WHAT THE TASK ASKS => Transcribe the following entries word for word. End with the line where "localparam int N_SETS" appears.
RECORDS FOR THIS EXERCISE: Begin
File: src/common/icache_pkg.sv
package icache_pkg;

    // ==============================
    // Cache geometry
    // ==============================

    // Processor word and address width
    localparam int XLEN           = 32;
    localparam int N_WAYS         = 4;
    localparam int N_SETS         = 64;
    localparam int WORDS_PER_LINE = 4;
    localparam int LINE_W         = XLEN * WORDS_PER_LINE;

    // Address field widths
    localparam int SET_BITS  = $clog2(N_SETS);
    localparam int WOFF_BITS = $clog2(WORDS_PER_LINE);
    localparam int BYTE_BITS = 2;
    localparam int TAG_W     = XLEN - SET_BITS - WOFF_BITS - BYTE_BITS;

    // ==============================
    // Width types
    // ==============================

    typedef logic [XLEN-1:0]           word_t;
    typedef logic [XLEN-1:0]           addr_t;
    // Word 0 sits in the lowest bits
    typedef logic [LINE_W-1:0]         line_t;
    typedef logic [TAG_W-1:0]          tag_t;
    typedef logic [SET_BITS-1:0]       set_idx_t;
    typedef logic [$clog2(N_WAYS)-1:0] way_idx_t;
    typedef logic [WOFF_BITS-1:0]      word_off_t;

    // Byte address split into its cache fields, MSB first
    typedef struct packed {
        tag_t                 tag;
        set_idx_t             set_idx;
        word_off_t            word_off;
        logic [BYTE_BITS-1:0] byte_off;
    } fetch_addr_t;

    // Line refill request towards memory
    typedef struct packed {
        logic  strobe;
        addr_t addr;
    } mem_req_t;

    // Cache controller FSM states
    typedef enum logic [1:0] {
        INIT,
        IDLE,
        LOOKUP,
        REFILL
    } ctrl_state_e;

endpackage

File: src/cache_array/hit_select.sv
`timescale 1ns/10ps

module hit_select import icache_pkg::*;
(
    // Request fields
    input  tag_t              tag_i,
    input  word_off_t         word_i,

    // Per-way lookup data
    input  tag_t              tags_i [N_WAYS],
    input  logic [N_WAYS-1:0] valids_i,
    input  line_t             lines_i [N_WAYS],

    // Line arriving from memory
    input  line_t             refill_line_i,
    input  logic              refilling_i,

    output logic              hit_o,
    output word_t             word_o
);

    logic [N_WAYS-1:0] way_match;
    way_idx_t          hit_way;
    line_t             src_line;

    // Tag compare, only valid ways count
    always_comb
    begin
        for (int w = 0; w < N_WAYS; w++)
        begin
            way_match[w] = valids_i[w] && (tags_i[w] == tag_i);
        end
    end

    assign hit_o = |way_match;

    // One-hot match to way number
    always_comb
    begin
        case (way_match)
            4'b0001: hit_way = 2'd0;
            4'b0010: hit_way = 2'd1;
            4'b0100: hit_way = 2'd2;
            4'b1000: hit_way = 2'd3;
            // Multiple matches fall back to way 0
            default: hit_way = 2'd0;
        endcase
    end

    // Refill line wins while it is being written
    assign src_line = refilling_i ? refill_line_i : lines_i[hit_way];

    // Word 0 in the low bits, one rule for every offset
    assign word_o = src_line[word_i * XLEN +: XLEN];

endmodule

File: config.mk
export PLATFORM = sky130hd
export DESIGN_NAME = hit_select
export DESIGN_NICKNAME = d
export VERILOG_FILES = /design/src/common/icache_pkg.sv /design/src/cache_array/hit_select.sv
export SDC_FILE = /design/constraint.sdc
export NUM_CORES = 1
export LEC_CHECK = 0
export BUFFER_PORTS_ARGS = -buffer_cell sky130_fd_sc_hd__buf_2
export CAP_MARGIN = 25
export CORE_AREA = 2 2 305 307
export DETAILED_ROUTE_END_ITERATION = 6
export DIE_AREA = 0 0 307 309
export GPL_ROUTABILITY_DRIVEN = 0
export PLACE_DENSITY = 0.33
export SLEW_MARGIN = 30
export SYNTH_ARGS = -nofsm -noshare
export SYNTH_HDL_FRONTEND = slang
export SYNTH_SLANG_ARGS = --single-unit
File: constraint.sdc
create_clock -name vclk -period 4.7
set_input_delay 0.94 -clock vclk [all_inputs]
set_output_delay 0.94 -clock vclk [all_outputs]
set_load 0.01 [all_outputs]
==> impl_metrics.py <==
metrics = {
    "status": {
        "status": "complete, but fails checks",
        "violations": "setup timing",
    },
    "finish": {
        "n_sequential_cell": 0,
        "nNetsFinal": 2611,
        "drive_above_1_share_pct": 70.8,
        "syn2layout_area_growth_pct": 124,
        "fillers": 10500,
        "finalNonFillerCells": 3047,
        "register_area_sq_um": 0,
        "nClkBuffers": 0,
        "design_area_sq_um": 16200,
    },
    "setup_path": {
        "path_buf_inv": 7,
        "crit_top_cell": "buf_12",
        "start_kind": "primary input",
        "crit_chain": "buf_12 > buf_6 > xnor2_4 > nand3_2 > or4_4 > o211a_4 > o211ai_4 > buf_12 > buf_16 > buf_8 > mux2i_1 > mux2i_2 > buf_4 > nor3_1 > a2111oi_4 > buf_2",
        "critical-path-max-stage-delay_ps": 600,
        "end_kind": "primary output",
        "crit_family": "buffers and inverters",
        "worst_ep_arrival_time_ps": 4150,
        "crit_path_max_fanout": 8,
        "critPathKind": "in2out",
        "cpMaxStageDelayCell": "or4_4",
        "worstPathRequired_ps": 3760,
    },
    "grt": {
        "track_usage_pct": 14.3,
        "antenna_found_initial": 30,
        "grt_pass1_vias": 11800,
        "gr-usage-met3_pct": 1.90,
        "grt_use_met2_pct": 26.0,
        "grt_max_degree": 38,
        "grt.busiest_layer": "met2",
        "grt_overflow": 0,
        "grt_pass1_wl_um": 94900,
        "grtUsageMet1_pct": 18.2,
    },
    "timing": {
        "setup_ws_ps": -390,
        "post-route-period-util_pct": 108,
        "hold_viol": 0,
        "worst_slew_pin_slew_ps": 713,
        "relSlewSlack_pct": 52.3,
        "rsz0062_at_grt": "yes",
        "finalCriticalPeriod_ps": 5090,
        "setup_viol": 32,
        "slew_viol_final": 0,
        "clock.fmax_ghz": 0.196,
    },
    "placement": {
        "dpl_cell_area_sq_um": 14100,
        "dp_hpwl_um": 64200,
        "place_ws_ps": -1240,
        "portBuffers": 790,
        "dp.cells": 2975,
    },
    "min_path": {
        "hold_path.class": "in2out",
    },
    "routing": {
        "ant_nets": 0,
        "vias": 11500,
        "wl_per_cell_um": 24.3,
        "dr.pass1.iters": 4,
        "drt_wl_total_um": 74200,
        "vias_per_cell": 3.77,
        "drtIter0Drc": 576,
        "drc": 0,
    },
    "die": {
        "die_h_um": 309,
        "fp.coreArea_sq_um": 91400,
        "io_pins": 790,
        "die_x_um": 307,
        "die_area_sq_um": 94900,
        "num_rows": 111,
        "initial_core_util_pct": 7.93,
    },
    "yosys": {
        "syn_nets": 1620,
        "syn_inst": 863,
        "ys_types": 53,
        "ys_seq_area_share_pct": 0,
        "syn-cell-area_sq_um": 7240,
        "yosys_warnings": 0,
        "synth.avg_cell_area_sq_um": 8.39,
    },
    "pwr": {
        "power.leakage_uw": 0.00850,
        "power.total_uw": 1200,
        "pwr_density_cell_nw_per_um2": 74.0,
        "vdd_drop_max_mv": 0.0190,
    },
    "job": {
        "drv_cap": 0,
    },
    "clock_tree": {
        "cts_hold_buf": 0,
    },
}
path summary, 6_finish.rpt:
check	startpoint	end	slack, ps	cells past startpoint
min	refill_line_i[78]	word_o[14]	2360	4
max	tag_i[21]	word_o[9]	-390	16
RECORDS FOR THIS EXERCISE: End
PROBLEM SOLUTION =>
File: src/common/icache_pkg.sv
package icache_pkg;

    // ==============================
    // Cache geometry
    // ==============================

    // Processor word and address width
    localparam int XLEN           = 32;
    localparam int N_WAYS         = 4;
    localparam int N_SETS         = 64;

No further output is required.